== What is needed ==
Somewhere below are a line with "assign topWord = adcData[RES_BITS-1 -: 16];" and a later line with "resultValid && !wordIdx;". Output exactly those lines and all lines between them.

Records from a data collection
———
$ cat src/rtl/sar_capture_path.sv
`timescale 1ns/1ps
module sar_capture_path
  import sar_capture_pkg::*;
#(
  parameter int RES_BITS = 18
) (
  input  logic                clk,
  input  logic                rst,
  input  capStrobes_t         strobes,
  input  logic [1:0]          hostMode,
  input  logic [RES_BITS-1:0] adcData,
  output logic [RES_BITS-1:0] fullResult,
  output logic                resultValid,
  output logic [15:0]         hostWord,
  output logic                wordIdx,
  output logic                hostStbN,
  output logic                hostStbP
);

  localparam int EXTRA_BITS = RES_BITS - 16;

  hostMode_e   mode;
  logic [15:0] topWord;
  logic [15:0] capWord;
  logic [15:0] lowWord;
  logic        splitOk;
  logic        advanceOk;

  assign mode    = hostMode_e'(hostMode);
  assign topWord = adcData[RES_BITS-1 -: 16];

  generate
    if (EXTRA_BITS > 0) begin : g_split
      assign lowWord = {fullResult[EXTRA_BITS-1:0], {(16-EXTRA_BITS){1'b0}}};
      assign splitOk = 1'b1;
    end else begin : g_nosplit
      assign lowWord = '0;
      assign splitOk = 1'b0;
    end
  endgenerate

  always_comb begin
    case (mode)
      HM_SWAP: capWord = {topWord[7:0], topWord[15:8]};
      default: capWord = topWord;
    endcase
  end

  assign advanceOk = strobes.advance && splitOk && (mode == HM_SPLIT) &&
                     resultValid && !wordIdx;

  always_ff @(posedge clk) begin
    if (rst) begin
      fullResult  <= '0;
      resultValid <= 1'b0;
      hostWord    <= '0;
      wordIdx     <= 1'b0;
      hostStbN    <= 1'b1;
    end else if (strobes.capture) begin
      fullResult  <= adcData;
      resultValid <= 1'b1;
      hostWord    <= capWord;
      wordIdx     <= 1'b0;
      hostStbN    <= 1'b0;
    end else if (advanceOk) begin
      hostWord    <= lowWord;
      wordIdx     <= 1'b1;
      hostStbN    <= 1'b0;
    end else begin
      hostStbN    <= 1'b1;
    end
  end

  assign hostStbP = !hostStbN;

  // once set, valid stays set until reset
  p_valid_hold_r6: assert property (@(posedge clk) disable iff (rst)
    resultValid |=> resultValid);

  // any host word change is marked by the strobe
  p_strobe_marks_r8: assert property (@(posedge clk) disable iff (rst)
    !$stable(hostWord) |-> !hostStbN);

  // a latch always returns the bus to the first word
  p_capture_first_r7: assert property (@(posedge clk) disable iff (rst)
    strobes.capture |=> !wordIdx);

  // the second word only follows a valid first word in two-word mode
  p_second_word_r10: assert property (@(posedge clk) disable iff (rst)
    $rose(wordIdx) |-> $past(resultValid && hostMode == HM_SPLIT));

endmodule

$ cat src/rtl/sar_capture_top.sv
`timescale 1ns/1ps
module sar_capture_top
  import sar_capture_pkg::*;
#(
  parameter int RES_BITS    = 18,
  parameter int CONV_PERIOD = 16,
  parameter int PULSE_HIGH  = 3
) (
  input  logic                clk,
  input  logic                rst,
  input  logic                extSel,
  input  logic                extConvStart,
  input  logic                burstMode,
  input  logic                captureRun,
  input  logic                captureSingle,
  input  logic                readDuringConv,
  input  logic [1:0]          hostMode,
  input  logic                hostNext,
  input  logic                adcBusy,
  input  logic [RES_BITS-1:0] adcData,
  output logic                convStart,
  output logic                adcCsN,
  output logic                adcRdN,
  output logic [RES_BITS-1:0] fullResult,
  output logic                resultValid,
  output logic [15:0]         hostWord,
  output logic                wordIdx,
  output logic                hostStbN,
  output logic                hostStbP
);

  capStrobes_t strobes;

  // continuous reading: the converter bus is always driven
  assign adcCsN = 1'b0;
  assign adcRdN = 1'b0;

  sar_capture_seq #(
    .CONV_PERIOD (CONV_PERIOD),
    .PULSE_HIGH  (PULSE_HIGH)
  ) u_seq (
    .clk            (clk),
    .rst            (rst),
    .extSel         (extSel),
    .extConvStart   (extConvStart),
    .burstMode      (burstMode),
    .captureRun     (captureRun),
    .captureSingle  (captureSingle),
    .readDuringConv (readDuringConv),
    .adcBusy        (adcBusy),
    .hostNext       (hostNext),
    .convStart      (convStart),
    .strobes        (strobes)
  );

  sar_capture_path #(
    .RES_BITS (RES_BITS)
  ) u_path (
    .clk         (clk),
    .rst         (rst),
    .strobes     (strobes),
    .hostMode    (hostMode),
    .adcData     (adcData),
    .fullResult  (fullResult),
    .resultValid (resultValid),
    .hostWord    (hostWord),
    .wordIdx     (wordIdx),
    .hostStbN    (hostStbN),
    .hostStbP    (hostStbP)
  );

endmodule
## src/rtl/rstc_pkg.sv

```systemverilog
package rstc_pkg;

  // Control word written by software
  typedef struct packed {
    logic hold;   // bit 1: keep the board in local reset
    logic go;     // bit 0: fire one global reset pulse
  } rstc_ctrl_t;

  // Clock cycles in a time span given in microseconds, never below one
  function automatic int unsigned rstc_cycles(input longint unsigned clk_hz,
                                              input longint unsigned span_us);
    longint unsigned c;
    c = (clk_hz * span_us) / 64'd1000000;
    if (c == 0) c = 1;
    return int'(c);
  endfunction

  // Bits needed to hold a count from 0 to n
  function automatic int unsigned rstc_width(input int unsigned n);
    return (n < 2) ? 1 : $clog2(n + 1);
  endfunction

endpackage

```

## src/rtl/rstc_sync.sv

```systemverilog
module rstc_sync #(
  parameter int W      = 3,
  parameter int STAGES = 2
) (
  input  logic         clk,
  input  logic         rst_n,
  input  logic [W-1:0] d,
  output logic [W-1:0] q
);

  logic [W-1:0] stg [STAGES];

  generate
    for (genvar s = 0; s < STAGES; s++) begin : g_stage
      if (s == 0) begin : g_first
        always_ff @(posedge clk or negedge rst_n) begin
          if (!rst_n) stg[0] <= '0;
          else        stg[0] <= d;
        end
      end else begin : g_next
        always_ff @(posedge clk or negedge rst_n) begin
          if (!rst_n) stg[s] <= '0;
          else        stg[s] <= stg[s-1];
        end
      end
    end
  endgenerate

  assign q = stg[STAGES-1];

endmodule

```

## src/rtl/rstc_stretch.sv

```systemverilog
module rstc_stretch #(
  parameter int unsigned CYC = 16
) (
  input  logic clk,
  input  logic rst_n,
  input  logic trig,
  output logic active,
  output logic load
);

  localparam int unsigned CW = rstc_pkg::rstc_width(CYC);
  localparam logic [CW-1:0] FULL = CW'(CYC);

  logic [CW-1:0] cnt;

  assign load = trig;

  // Reset loads the full count, so power-on release is itself a request
  always_ff @(posedge clk or negedge rst_n) begin
    if (!rst_n)          cnt <= FULL;
    else if (trig)       cnt <= FULL;
    else if (cnt != '0)  cnt <= cnt - 1'b1;
  end

  assign active = (cnt != '0);

endmodule

```

## src/rtl/rstc_ctrl_reg.sv

```systemverilog
module rstc_ctrl_reg (
  input  logic                 clk,
  input  logic                 rst_n,
  input  logic                 wr_en,
  input  rstc_pkg::rstc_ctrl_t wr_data,
  input  logic                 sys_ctrl,
  input  logic                 go_taken,
  output logic                 go_pend,
  output logic                 hold_q
);

  always_ff @(posedge clk or negedge rst_n) begin
    if (!rst_n)                    go_pend <= 1'b0;
    else if (!sys_ctrl)            go_pend <= 1'b0;
    else if (wr_en && wr_data.go)  go_pend <= 1'b1;
    else if (go_taken)             go_pend <= 1'b0;
  end

  always_ff @(posedge clk or negedge rst_n) begin
    if (!rst_n)     hold_q <= 1'b0;
    else if (wr_en) hold_q <= wr_data.hold;
  end

endmodule

```

## src/rtl/bkpl_reset_ctrl.sv

```systemverilog
module bkpl_reset_ctrl #(
  parameter int unsigned CLK_HZ      = 125000000,
  parameter int unsigned GLB_MIN_US  = 200000,
  parameter int unsigned LCL_MIN_US  = 1000,
  parameter int unsigned SYNC_STAGES = 2
) (
  input  logic       clk,
  input  logic       por_n,
  input  logic       sys_ctrl,
  input  logic       btn_n,
  input  logic       wdog_expire,
  input  logic       bus_sysrst_in_n,
  input  logic       sw_wr,
  input  logic [1:0] sw_wdata,
  output logic       sysrst_drive_n,
  output logic       local_rst_n
);

  import rstc_pkg::*;

  localparam int unsigned GLB_CYC = rstc_cycles(CLK_HZ, GLB_MIN_US);
  localparam int unsigned LCL_CYC = rstc_cycles(CLK_HZ, LCL_MIN_US);
  localparam int SRC_N = 3;

  // Named internal events, visible to the checker
  logic [SRC_N-1:0] src_raw, src_sync;
  logic btn_act, wdog_act, bus_act;
  logic go_pend, hold_q;
  logic glb_trig, glb_load, glb_active, glb_drive;
  logic loc_trig, loc_load, loc_active;
  logic echo_mask, ext_trig;
  logic [SYNC_STAGES-1:0] drive_hist;

  assign src_raw = {~bus_sysrst_in_n, wdog_expire, ~btn_n};

  rstc_sync #(.W(SRC_N), .STAGES(SYNC_STAGES)) u_sync (
    .clk(clk), .rst_n(por_n), .d(src_raw), .q(src_sync)
  );

  assign btn_act  = src_sync[0];
  assign wdog_act = src_sync[1];
  assign bus_act  = src_sync[2];

  rstc_ctrl_reg u_ctrl (
    .clk(clk), .rst_n(por_n), .wr_en(sw_wr), .wr_data(rstc_ctrl_t'(sw_wdata)),
    .sys_ctrl(sys_ctrl), .go_taken(glb_load), .go_pend(go_pend), .hold_q(hold_q)
  );

  // Global path: only the system controller may request it
  assign glb_trig = sys_ctrl & (btn_act | wdog_act | go_pend);

  rstc_stretch #(.CYC(GLB_CYC)) u_glb (
    .clk(clk), .rst_n(por_n), .trig(glb_trig), .active(glb_active), .load(glb_load)
  );

  assign glb_drive = sys_ctrl & glb_active;

  // History of own drive covers the synchronizer delay of the echo
  generate
    if (SYNC_STAGES == 1) begin : g_hist1
      always_ff @(posedge clk or negedge por_n) begin
        if (!por_n) drive_hist <= '0;
        else        drive_hist <= glb_drive;
      end
    end else begin : g_histn
      always_ff @(posedge clk or negedge por_n) begin
        if (!por_n) drive_hist <= '0;
        else        drive_hist <= {drive_hist[SYNC_STAGES-2:0], glb_drive};
      end
    end
  endgenerate

  assign echo_mask = glb_drive | (|drive_hist);
  assign ext_trig  = bus_act & ~echo_mask;

  // Local path: active in every role
  assign loc_trig = btn_act | wdog_act | ext_trig | hold_q;

  rstc_stretch #(.CYC(LCL_CYC)) u_loc (
    .clk(clk), .rst_n(por_n), .trig(loc_trig), .active(loc_active), .load(loc_load)
  );

  assign sysrst_drive_n = ~glb_drive;
  assign local_rst_n    = ~loc_active;

endmodule

```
———
== Result of this task ==
  assign topWord = adcData[RES_BITS-1 -: 16];

  generate
    if (EXTRA_BITS > 0) begin : g_split
      assign lowWord = {fullResult[EXTRA_BITS-1:0], {(16-EXTRA_BITS){1'b0}}};
      assign splitOk = 1'b1;
    end else begin : g_nosplit
      assign lowWord = '0;
      assign splitOk = 1'b0;
    end
  endgenerate

  always_comb begin
    case (mode)
      HM_SWAP: capWord = {topWord[7:0], topWord[15:8]};
      default: capWord = topWord;
    endcase
  end

  assign advanceOk = strobes.advance && splitOk && (mode == HM_SPLIT) &&
                     resultValid && !wordIdx;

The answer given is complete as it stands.